● Data provided

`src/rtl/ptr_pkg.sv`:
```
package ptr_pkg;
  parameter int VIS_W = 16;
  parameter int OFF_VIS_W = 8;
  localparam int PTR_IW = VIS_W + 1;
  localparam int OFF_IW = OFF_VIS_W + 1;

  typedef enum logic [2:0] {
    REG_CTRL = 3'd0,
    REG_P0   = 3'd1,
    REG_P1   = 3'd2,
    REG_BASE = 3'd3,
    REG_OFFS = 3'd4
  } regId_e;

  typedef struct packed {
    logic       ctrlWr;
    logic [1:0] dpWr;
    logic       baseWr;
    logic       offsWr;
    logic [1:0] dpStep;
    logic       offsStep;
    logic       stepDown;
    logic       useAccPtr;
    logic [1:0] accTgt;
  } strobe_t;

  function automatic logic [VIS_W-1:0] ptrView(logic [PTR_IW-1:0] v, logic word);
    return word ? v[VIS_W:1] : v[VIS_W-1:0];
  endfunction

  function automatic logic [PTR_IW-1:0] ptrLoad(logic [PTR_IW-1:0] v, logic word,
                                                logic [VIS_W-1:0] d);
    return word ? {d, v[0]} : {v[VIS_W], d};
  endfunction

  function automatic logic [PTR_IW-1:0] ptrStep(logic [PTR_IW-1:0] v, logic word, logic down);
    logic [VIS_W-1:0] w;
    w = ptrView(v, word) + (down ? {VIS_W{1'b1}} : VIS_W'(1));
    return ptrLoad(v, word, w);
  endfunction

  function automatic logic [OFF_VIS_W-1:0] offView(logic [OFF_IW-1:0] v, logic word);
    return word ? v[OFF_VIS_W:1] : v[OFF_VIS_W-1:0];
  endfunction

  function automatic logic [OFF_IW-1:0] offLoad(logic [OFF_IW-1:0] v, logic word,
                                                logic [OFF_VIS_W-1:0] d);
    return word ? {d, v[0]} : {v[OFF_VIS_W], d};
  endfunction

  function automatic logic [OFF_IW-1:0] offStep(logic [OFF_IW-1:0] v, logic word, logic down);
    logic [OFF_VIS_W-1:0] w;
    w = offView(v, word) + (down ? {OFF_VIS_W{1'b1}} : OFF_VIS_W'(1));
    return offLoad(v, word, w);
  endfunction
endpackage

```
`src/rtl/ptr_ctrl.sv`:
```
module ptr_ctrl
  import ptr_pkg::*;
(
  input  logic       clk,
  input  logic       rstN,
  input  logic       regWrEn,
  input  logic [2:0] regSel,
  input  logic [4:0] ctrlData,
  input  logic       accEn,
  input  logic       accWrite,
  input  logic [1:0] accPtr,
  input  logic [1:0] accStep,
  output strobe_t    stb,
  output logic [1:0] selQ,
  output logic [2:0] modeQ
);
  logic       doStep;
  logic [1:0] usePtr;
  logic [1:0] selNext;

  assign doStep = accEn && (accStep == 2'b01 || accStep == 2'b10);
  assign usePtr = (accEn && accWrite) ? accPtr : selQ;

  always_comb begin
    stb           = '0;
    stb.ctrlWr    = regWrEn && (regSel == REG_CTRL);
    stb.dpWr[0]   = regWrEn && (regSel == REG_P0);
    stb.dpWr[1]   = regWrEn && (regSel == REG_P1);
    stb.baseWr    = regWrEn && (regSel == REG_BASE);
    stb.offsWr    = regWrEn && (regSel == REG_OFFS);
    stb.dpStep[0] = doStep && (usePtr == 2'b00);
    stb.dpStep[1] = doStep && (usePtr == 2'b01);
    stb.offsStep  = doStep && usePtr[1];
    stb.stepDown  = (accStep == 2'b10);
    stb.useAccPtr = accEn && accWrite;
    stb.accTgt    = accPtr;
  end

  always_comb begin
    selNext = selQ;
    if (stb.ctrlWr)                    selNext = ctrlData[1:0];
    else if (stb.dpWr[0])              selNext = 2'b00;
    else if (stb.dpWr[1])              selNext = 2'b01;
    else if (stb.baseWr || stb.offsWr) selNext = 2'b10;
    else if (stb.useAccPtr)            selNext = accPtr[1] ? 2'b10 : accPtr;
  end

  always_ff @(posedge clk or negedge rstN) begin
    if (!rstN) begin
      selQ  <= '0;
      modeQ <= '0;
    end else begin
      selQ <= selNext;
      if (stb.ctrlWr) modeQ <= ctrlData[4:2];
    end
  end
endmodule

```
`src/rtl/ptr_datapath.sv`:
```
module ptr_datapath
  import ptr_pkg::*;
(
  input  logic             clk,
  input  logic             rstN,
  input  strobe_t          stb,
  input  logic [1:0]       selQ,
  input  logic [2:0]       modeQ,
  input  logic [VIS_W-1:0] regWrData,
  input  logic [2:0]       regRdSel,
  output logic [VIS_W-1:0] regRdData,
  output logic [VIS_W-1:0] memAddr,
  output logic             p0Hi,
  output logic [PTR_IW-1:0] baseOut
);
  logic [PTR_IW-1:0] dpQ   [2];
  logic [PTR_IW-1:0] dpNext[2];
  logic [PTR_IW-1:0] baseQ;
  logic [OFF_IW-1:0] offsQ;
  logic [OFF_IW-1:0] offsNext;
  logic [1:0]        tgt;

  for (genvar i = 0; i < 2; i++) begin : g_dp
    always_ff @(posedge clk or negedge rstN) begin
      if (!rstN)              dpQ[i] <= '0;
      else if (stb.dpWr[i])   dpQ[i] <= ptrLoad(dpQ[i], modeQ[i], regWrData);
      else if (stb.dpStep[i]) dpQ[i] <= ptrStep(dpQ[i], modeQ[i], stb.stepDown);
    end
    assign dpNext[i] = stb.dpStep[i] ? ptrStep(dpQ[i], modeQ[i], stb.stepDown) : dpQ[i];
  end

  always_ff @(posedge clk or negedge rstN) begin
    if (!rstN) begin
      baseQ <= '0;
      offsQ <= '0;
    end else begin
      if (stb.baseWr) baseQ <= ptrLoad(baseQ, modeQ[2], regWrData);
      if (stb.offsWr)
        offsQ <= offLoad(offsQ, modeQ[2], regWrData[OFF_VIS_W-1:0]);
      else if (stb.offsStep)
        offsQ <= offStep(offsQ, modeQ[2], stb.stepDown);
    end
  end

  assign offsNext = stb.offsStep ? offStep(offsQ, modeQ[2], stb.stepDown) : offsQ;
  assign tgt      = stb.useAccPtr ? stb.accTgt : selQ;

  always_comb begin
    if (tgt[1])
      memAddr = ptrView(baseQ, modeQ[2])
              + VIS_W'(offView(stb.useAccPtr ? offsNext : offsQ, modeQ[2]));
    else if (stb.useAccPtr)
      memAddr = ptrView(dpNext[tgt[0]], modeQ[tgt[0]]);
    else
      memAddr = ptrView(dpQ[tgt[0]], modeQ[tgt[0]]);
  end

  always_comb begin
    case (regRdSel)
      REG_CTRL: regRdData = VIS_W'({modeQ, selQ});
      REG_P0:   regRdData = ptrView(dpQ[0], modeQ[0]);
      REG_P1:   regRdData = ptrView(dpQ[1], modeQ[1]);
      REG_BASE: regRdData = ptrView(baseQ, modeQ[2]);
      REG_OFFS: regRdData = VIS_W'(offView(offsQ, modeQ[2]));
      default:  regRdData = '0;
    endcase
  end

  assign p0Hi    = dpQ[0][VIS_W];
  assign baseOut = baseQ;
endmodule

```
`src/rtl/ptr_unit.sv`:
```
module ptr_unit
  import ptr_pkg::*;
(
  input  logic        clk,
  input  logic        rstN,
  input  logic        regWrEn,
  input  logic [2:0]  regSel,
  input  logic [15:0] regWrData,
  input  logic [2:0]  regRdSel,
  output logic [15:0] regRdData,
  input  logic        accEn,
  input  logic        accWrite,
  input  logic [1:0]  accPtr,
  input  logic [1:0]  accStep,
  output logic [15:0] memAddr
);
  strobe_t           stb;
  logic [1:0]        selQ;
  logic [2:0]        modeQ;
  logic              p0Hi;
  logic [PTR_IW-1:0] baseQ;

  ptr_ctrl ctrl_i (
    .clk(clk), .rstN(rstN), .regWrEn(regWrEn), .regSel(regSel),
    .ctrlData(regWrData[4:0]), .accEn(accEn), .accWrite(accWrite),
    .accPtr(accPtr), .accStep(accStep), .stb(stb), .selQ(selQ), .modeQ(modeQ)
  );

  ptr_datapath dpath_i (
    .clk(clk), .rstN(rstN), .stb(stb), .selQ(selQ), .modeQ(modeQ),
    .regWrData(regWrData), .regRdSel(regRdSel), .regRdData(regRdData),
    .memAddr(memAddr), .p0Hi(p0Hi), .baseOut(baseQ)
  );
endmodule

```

==

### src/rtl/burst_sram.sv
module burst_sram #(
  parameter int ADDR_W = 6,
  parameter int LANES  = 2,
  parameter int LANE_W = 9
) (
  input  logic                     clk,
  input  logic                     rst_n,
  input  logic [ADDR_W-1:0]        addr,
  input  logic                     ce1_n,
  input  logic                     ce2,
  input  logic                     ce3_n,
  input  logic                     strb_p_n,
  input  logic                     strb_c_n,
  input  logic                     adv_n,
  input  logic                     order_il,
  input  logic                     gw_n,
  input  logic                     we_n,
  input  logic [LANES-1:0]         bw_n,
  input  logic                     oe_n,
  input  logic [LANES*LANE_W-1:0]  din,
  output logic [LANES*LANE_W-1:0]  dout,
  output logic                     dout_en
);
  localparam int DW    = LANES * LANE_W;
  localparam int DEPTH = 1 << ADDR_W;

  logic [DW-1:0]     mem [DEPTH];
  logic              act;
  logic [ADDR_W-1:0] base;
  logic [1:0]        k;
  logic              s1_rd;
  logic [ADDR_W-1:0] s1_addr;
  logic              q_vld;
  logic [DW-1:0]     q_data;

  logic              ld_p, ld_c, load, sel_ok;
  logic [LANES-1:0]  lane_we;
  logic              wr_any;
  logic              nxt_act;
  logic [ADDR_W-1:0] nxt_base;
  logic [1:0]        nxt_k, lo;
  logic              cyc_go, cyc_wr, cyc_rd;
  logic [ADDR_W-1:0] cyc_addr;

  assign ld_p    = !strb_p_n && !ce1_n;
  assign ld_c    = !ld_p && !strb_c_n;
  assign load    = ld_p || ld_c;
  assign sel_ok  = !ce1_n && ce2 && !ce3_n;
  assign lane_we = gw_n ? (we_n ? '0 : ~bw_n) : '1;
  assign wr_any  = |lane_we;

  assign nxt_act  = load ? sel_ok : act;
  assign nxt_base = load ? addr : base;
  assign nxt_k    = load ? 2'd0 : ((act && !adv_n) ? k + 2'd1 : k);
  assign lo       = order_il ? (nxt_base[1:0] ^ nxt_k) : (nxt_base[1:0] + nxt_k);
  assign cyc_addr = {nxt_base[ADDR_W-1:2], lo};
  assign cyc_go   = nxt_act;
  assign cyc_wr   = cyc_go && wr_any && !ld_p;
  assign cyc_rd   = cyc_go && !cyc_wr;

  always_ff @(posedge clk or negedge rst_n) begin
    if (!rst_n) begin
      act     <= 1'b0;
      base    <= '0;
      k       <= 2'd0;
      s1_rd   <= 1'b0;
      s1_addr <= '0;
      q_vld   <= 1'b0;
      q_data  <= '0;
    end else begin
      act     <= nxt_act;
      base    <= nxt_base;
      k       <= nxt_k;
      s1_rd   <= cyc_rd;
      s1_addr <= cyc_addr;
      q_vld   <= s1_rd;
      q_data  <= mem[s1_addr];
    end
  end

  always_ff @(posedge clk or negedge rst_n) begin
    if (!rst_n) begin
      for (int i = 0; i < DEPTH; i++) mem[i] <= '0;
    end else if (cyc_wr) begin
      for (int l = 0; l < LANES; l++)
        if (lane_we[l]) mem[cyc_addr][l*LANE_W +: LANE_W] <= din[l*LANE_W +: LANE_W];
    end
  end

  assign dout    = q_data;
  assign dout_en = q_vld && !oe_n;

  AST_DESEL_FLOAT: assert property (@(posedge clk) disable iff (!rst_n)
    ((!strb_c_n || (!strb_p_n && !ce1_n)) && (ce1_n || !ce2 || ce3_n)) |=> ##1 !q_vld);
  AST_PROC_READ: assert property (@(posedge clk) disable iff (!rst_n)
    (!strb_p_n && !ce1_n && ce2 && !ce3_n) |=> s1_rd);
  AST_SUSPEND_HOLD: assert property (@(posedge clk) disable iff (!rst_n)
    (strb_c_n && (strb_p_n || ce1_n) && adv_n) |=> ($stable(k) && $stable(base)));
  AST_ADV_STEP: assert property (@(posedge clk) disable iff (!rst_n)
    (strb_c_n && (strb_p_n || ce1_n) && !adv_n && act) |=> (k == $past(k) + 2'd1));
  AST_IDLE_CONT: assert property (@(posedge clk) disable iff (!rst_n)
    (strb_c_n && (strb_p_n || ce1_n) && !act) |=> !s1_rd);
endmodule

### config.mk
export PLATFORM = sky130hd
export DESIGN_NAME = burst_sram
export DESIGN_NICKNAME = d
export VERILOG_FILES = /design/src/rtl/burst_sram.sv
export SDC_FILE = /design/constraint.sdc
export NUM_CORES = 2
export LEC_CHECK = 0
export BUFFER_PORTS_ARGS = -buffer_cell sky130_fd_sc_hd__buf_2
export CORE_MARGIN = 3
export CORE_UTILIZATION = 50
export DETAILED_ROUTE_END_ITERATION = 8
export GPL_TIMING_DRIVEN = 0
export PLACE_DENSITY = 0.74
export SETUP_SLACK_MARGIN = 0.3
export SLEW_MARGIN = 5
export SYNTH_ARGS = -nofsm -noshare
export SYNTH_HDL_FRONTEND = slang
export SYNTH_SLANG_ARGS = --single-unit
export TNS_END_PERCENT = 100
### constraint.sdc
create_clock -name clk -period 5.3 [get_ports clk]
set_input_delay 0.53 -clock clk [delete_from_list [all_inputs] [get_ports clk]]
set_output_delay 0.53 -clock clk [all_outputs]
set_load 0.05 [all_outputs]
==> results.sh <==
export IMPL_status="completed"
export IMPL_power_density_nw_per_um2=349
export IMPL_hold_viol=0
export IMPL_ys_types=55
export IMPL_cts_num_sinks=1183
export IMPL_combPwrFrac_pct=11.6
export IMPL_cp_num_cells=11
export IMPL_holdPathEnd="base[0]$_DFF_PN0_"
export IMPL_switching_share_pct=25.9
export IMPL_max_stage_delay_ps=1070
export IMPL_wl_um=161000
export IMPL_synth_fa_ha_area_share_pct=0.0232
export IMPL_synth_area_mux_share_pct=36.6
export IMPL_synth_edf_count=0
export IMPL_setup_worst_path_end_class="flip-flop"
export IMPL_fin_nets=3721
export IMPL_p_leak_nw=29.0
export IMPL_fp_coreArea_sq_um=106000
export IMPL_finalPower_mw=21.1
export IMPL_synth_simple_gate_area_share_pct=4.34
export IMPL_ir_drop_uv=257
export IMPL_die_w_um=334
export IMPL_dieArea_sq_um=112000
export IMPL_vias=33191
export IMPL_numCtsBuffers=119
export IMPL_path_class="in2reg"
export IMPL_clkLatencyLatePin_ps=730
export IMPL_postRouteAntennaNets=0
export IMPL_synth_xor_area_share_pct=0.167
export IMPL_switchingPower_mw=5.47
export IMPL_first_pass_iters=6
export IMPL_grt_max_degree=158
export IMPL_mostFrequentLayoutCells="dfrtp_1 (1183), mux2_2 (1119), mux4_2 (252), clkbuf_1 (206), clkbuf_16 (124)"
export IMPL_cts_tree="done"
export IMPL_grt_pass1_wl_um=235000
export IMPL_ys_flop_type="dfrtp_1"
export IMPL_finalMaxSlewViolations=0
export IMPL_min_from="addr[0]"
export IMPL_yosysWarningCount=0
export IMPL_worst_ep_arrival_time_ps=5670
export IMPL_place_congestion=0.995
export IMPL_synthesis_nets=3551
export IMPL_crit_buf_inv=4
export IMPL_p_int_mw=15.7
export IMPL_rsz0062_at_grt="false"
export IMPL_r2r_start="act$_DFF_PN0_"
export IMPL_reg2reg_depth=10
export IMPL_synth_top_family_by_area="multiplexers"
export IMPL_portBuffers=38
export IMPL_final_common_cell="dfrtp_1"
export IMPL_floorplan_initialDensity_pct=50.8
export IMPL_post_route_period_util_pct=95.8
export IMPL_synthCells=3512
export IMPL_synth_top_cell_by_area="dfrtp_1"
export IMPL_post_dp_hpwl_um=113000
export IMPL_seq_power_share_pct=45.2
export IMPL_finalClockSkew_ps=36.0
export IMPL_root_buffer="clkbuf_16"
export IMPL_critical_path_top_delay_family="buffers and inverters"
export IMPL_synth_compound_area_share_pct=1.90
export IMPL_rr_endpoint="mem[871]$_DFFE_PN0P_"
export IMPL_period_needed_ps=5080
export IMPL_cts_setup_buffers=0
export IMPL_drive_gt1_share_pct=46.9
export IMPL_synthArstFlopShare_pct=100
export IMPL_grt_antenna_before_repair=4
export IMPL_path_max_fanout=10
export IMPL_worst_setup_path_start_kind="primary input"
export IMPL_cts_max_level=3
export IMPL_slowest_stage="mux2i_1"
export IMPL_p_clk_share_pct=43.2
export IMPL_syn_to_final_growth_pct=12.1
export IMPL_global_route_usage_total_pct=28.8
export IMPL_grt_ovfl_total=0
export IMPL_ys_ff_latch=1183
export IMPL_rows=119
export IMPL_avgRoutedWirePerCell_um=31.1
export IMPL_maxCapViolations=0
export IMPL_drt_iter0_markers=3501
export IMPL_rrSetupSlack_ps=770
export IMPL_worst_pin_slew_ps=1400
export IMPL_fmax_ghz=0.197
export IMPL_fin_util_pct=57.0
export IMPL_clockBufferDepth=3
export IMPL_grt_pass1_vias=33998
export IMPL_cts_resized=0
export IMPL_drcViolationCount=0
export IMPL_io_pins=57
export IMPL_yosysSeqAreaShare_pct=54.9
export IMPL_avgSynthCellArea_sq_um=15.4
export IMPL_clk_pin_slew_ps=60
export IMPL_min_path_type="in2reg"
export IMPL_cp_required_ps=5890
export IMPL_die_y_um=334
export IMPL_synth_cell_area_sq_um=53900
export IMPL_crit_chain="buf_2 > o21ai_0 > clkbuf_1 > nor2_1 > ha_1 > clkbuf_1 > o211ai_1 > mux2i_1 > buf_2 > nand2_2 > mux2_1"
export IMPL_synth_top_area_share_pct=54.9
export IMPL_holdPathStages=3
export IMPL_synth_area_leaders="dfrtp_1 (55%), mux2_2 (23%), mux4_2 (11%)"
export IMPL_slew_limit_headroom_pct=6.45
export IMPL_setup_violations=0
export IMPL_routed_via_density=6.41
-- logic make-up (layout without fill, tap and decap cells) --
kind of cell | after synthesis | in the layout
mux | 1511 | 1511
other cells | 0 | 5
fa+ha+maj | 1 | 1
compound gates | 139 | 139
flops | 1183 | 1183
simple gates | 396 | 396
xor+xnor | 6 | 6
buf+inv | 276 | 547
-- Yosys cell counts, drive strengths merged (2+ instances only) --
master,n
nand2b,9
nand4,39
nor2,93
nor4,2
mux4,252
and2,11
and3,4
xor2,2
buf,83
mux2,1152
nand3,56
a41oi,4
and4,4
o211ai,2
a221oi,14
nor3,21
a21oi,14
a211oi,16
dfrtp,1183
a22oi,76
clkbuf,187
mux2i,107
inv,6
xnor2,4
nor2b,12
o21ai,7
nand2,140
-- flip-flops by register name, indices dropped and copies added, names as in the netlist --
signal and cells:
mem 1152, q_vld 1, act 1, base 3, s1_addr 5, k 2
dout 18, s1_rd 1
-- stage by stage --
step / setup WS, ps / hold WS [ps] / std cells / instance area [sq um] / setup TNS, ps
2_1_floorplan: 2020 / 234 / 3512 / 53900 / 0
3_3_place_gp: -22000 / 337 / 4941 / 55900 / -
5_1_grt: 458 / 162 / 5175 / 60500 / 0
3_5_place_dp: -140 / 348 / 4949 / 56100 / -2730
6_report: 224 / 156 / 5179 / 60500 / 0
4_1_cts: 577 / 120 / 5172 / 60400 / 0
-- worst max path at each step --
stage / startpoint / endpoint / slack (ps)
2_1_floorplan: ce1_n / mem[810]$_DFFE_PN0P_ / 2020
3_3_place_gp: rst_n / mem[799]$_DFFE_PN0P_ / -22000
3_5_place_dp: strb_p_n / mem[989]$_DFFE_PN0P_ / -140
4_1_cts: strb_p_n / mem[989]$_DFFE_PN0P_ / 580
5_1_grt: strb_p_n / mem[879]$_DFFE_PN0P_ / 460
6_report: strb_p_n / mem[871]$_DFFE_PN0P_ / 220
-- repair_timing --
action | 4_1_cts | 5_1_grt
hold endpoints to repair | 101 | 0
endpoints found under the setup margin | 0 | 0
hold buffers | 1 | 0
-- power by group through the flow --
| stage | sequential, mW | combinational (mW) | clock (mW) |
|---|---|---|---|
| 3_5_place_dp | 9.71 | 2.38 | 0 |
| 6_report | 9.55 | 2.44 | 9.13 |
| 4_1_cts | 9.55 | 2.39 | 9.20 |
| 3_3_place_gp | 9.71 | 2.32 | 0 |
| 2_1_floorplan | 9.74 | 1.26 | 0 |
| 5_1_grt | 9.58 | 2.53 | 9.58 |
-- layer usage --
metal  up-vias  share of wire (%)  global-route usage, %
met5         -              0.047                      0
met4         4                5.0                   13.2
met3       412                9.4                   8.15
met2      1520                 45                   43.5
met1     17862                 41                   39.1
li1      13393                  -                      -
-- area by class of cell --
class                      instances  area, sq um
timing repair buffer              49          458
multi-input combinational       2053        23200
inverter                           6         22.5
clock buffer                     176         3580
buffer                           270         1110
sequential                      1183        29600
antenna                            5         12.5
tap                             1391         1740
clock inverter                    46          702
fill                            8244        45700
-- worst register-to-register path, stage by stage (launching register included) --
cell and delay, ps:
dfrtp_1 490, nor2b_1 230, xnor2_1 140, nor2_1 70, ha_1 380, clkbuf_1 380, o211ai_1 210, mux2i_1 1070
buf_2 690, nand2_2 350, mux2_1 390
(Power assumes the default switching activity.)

● What this task involves
In the entries above, please find the line with "export IMPL_avgSynthCellArea_sq_um=15.4" and the line with "3_5_place_dp: strb_p_n /", then write out exactly those two lines and every line between them, and nothing more.

● Answer box
export IMPL_avgSynthCellArea_sq_um=15.4
export IMPL_clk_pin_slew_ps=60
export IMPL_min_path_type="in2reg"
export IMPL_cp_required_ps=5890
export IMPL_die_y_um=334
export IMPL_synth_cell_area_sq_um=53900
export IMPL_crit_chain="buf_2 > o21ai_0 > clkbuf_1 > nor2_1 > ha_1 > clkbuf_1 > o211ai_1 > mux2i_1 > buf_2 > nand2_2 > mux2_1"
export IMPL_synth_top_area_share_pct=54.9
export IMPL_holdPathStages=3
export IMPL_synth_area_leaders="dfrtp_1 (55%), mux2_2 (23%), mux4_2 (11%)"
export IMPL_slew_limit_headroom_pct=6.45
export IMPL_setup_violations=0
export IMPL_routed_via_density=6.41
-- logic make-up (layout without fill, tap and decap cells) --
kind of cell | after synthesis | in the layout
mux | 1511 | 1511
other cells | 0 | 5
fa+ha+maj | 1 | 1
compound gates | 139 | 139
flops | 1183 | 1183
simple gates | 396 | 396
xor+xnor | 6 | 6
buf+inv | 276 | 547
-- Yosys cell counts, drive strengths merged (2+ instances only) --
master,n
nand2b,9
nand4,39
nor2,93
nor4,2
mux4,252
and2,11
and3,4
xor2,2
buf,83
mux2,1152
nand3,56
a41oi,4
and4,4
o211ai,2
a221oi,14
nor3,21
a21oi,14
a211oi,16
dfrtp,1183
a22oi,76
clkbuf,187
mux2i,107
inv,6
xnor2,4
nor2b,12
o21ai,7
nand2,140
-- flip-flops by register name, indices dropped and copies added, names as in the netlist --
signal and cells:
mem 1152, q_vld 1, act 1, base 3, s1_addr 5, k 2
dout 18, s1_rd 1
-- stage by stage --
step / setup WS, ps / hold WS [ps] / std cells / instance area [sq um] / setup TNS, ps
2_1_floorplan: 2020 / 234 / 3512 / 53900 / 0
3_3_place_gp: -22000 / 337 / 4941 / 55900 / -
5_1_grt: 458 / 162 / 5175 / 60500 / 0
3_5_place_dp: -140 / 348 / 4949 / 56100 / -2730
6_report: 224 / 156 / 5179 / 60500 / 0
4_1_cts: 577 / 120 / 5172 / 60400 / 0
-- worst max path at each step --
stage / startpoint / endpoint / slack (ps)
2_1_floorplan: ce1_n / mem[810]$_DFFE_PN0P_ / 2020
3_3_place_gp: rst_n / mem[799]$_DFFE_PN0P_ / -22000
3_5_place_dp: strb_p_n / mem[989]$_DFFE_PN0P_ / -140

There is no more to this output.